## Supplied entries

===== config.mk =====
export PLATFORM = sky130hd
export DESIGN_NAME = spi_master_tx_flat
export DESIGN_NICKNAME = d
export VERILOG_FILES = /design/src/rtl/spi_pkg.sv /design/src/rtl/spi_master_tx_if.sv /design/src/rtl/spi_clk_div.sv /design/src/rtl/spi_master_tx.sv /design/src/flat_wrapper.sv
export SDC_FILE = /design/constraint.sdc
export NUM_CORES = 1
export LEC_CHECK = 0
export CAP_MARGIN = 30
export CORE_MARGIN = 2
export CORE_UTILIZATION = 35
export DETAILED_ROUTE_END_ITERATION = 16
export PLACE_DENSITY_LB_ADDON = 0.2
export SLEW_MARGIN = 20
export SYNTH_ARGS = -nofsm -noshare
export SYNTH_HDL_FRONTEND = slang
export SYNTH_SLANG_ARGS = --single-unit

===== constraint.sdc =====
create_clock -name clk -period 2.4 [get_ports clk]
set_clock_uncertainty 0.2 [all_clocks]
set_input_delay 0.36 -clock clk [delete_from_list [all_inputs] [get_ports clk]]
set_output_delay 0.36 -clock clk [all_outputs]
set_load 0.02 [all_outputs]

## What you will do
Please write out, exactly as they appear, the line that contains "set_clock_uncertainty 0.2 [all_clocks]" and every line after it up to the end of the entries above, and no others.

## Task response
set_clock_uncertainty 0.2 [all_clocks]
set_input_delay 0.36 -clock clk [delete_from_list [all_inputs] [get_ports clk]]
set_output_delay 0.36 -clock clk [all_outputs]
set_load 0.02 [all_outputs]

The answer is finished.